▶ _Stored data entries_:
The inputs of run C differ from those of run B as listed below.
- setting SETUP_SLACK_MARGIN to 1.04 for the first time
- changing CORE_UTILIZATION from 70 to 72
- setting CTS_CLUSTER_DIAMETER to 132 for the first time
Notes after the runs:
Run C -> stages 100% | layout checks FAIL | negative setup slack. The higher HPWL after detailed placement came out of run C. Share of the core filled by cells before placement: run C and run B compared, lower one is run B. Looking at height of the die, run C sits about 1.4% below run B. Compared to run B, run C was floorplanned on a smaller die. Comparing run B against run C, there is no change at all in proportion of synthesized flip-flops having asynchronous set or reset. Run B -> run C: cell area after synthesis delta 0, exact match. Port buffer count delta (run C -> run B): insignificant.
...
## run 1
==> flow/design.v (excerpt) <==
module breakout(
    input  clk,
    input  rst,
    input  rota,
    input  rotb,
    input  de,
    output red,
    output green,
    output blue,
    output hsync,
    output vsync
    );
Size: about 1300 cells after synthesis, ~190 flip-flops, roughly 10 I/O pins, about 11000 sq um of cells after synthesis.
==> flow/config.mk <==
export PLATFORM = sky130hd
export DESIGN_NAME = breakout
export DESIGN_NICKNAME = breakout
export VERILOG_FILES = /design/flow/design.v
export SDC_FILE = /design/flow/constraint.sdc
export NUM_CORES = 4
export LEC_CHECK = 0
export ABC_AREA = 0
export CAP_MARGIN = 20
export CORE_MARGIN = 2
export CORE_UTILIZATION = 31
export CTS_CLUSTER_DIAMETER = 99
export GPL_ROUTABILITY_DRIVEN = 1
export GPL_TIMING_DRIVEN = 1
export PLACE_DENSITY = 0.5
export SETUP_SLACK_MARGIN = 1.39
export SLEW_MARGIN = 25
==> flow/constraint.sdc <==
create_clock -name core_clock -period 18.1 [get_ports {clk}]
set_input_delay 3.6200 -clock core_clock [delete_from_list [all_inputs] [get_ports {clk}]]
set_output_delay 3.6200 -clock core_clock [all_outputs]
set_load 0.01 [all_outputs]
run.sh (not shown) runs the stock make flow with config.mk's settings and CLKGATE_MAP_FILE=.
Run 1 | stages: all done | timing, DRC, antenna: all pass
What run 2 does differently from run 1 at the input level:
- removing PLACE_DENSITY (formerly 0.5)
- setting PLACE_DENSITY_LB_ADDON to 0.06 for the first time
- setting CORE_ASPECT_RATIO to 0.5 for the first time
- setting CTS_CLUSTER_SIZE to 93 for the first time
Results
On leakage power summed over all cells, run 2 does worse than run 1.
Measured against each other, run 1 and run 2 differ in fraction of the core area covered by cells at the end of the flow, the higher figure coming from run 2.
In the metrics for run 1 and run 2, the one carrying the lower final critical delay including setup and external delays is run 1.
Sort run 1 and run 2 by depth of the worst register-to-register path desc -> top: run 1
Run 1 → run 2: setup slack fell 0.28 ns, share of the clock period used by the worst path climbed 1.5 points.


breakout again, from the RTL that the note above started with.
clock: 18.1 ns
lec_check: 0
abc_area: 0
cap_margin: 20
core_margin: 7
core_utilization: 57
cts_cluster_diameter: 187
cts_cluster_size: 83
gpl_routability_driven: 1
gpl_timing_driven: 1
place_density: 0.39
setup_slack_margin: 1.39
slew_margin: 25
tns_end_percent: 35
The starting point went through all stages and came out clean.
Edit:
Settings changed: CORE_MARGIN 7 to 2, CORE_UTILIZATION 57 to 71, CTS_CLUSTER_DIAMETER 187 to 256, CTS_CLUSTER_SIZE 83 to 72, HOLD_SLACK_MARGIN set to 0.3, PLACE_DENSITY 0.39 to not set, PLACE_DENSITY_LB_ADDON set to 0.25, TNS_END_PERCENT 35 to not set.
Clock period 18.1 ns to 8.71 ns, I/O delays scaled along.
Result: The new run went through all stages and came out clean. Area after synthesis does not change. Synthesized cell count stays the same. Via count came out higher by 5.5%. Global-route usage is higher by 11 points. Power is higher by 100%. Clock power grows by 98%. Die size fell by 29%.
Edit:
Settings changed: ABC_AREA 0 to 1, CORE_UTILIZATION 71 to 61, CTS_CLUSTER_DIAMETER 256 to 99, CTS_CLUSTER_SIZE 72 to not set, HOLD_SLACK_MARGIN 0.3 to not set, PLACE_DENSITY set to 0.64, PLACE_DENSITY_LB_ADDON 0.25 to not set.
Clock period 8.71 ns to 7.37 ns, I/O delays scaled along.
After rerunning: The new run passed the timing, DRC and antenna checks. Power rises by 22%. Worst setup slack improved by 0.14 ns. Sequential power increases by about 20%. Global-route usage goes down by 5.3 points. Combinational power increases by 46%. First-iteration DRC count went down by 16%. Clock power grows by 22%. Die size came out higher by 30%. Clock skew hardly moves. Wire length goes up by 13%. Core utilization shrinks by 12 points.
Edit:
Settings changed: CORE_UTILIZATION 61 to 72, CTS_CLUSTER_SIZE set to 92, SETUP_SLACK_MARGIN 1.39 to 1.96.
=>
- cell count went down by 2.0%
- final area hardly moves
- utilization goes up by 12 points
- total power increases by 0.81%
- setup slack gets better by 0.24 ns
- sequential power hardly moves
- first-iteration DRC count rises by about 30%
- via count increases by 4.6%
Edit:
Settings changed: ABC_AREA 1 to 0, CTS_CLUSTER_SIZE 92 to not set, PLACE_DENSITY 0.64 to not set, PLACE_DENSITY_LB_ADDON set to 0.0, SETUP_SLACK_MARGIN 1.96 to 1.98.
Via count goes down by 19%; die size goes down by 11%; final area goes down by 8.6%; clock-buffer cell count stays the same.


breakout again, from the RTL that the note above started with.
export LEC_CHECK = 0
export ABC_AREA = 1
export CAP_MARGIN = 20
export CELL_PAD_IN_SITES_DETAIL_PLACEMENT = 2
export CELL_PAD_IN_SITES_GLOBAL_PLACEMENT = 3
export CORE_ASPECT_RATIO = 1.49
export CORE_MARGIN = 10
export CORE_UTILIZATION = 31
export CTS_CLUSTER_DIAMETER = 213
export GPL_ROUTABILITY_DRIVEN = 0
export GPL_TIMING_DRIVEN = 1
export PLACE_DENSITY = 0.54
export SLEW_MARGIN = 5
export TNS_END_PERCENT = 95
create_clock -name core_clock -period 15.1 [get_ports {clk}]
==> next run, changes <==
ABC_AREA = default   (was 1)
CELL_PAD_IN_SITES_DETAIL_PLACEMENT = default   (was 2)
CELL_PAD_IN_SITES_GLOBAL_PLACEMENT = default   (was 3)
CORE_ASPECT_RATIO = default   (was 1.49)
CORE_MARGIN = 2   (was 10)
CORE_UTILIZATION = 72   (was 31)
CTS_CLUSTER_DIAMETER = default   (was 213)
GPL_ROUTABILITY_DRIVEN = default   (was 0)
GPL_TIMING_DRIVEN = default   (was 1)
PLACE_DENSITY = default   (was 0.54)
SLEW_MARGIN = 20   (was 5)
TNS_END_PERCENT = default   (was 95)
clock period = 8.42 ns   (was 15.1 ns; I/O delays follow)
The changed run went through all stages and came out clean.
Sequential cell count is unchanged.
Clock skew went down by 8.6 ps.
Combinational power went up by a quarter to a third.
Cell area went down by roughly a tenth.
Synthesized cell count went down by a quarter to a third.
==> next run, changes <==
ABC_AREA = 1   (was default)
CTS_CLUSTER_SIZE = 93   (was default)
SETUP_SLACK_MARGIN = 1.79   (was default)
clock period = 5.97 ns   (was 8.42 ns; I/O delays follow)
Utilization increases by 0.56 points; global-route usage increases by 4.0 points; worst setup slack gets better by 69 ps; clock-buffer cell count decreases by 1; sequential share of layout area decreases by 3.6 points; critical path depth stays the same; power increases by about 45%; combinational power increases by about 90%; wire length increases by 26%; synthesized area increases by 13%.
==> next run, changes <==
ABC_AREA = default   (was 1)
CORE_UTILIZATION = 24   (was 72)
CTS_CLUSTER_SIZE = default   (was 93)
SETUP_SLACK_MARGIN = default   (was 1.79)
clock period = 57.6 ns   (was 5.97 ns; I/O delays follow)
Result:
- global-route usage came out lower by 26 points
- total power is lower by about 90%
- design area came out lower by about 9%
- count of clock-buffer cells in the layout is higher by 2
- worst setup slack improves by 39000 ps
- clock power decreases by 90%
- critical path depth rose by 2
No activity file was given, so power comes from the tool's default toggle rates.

▶ _EXERCISE INSTRUCTIONS_: The lines above starting at the one that contains "- changing CORE_UTILIZATION from 70 to 72" and ending at the one that contains "Notes after the" must be transcribed exactly, and no other lines may appear.

▶ _SOLUTION FOR THIS PROBLEM_:
- changing CORE_UTILIZATION from 70 to 72
- setting CTS_CLUSTER_DIAMETER to 132 for the first time
Notes after the runs:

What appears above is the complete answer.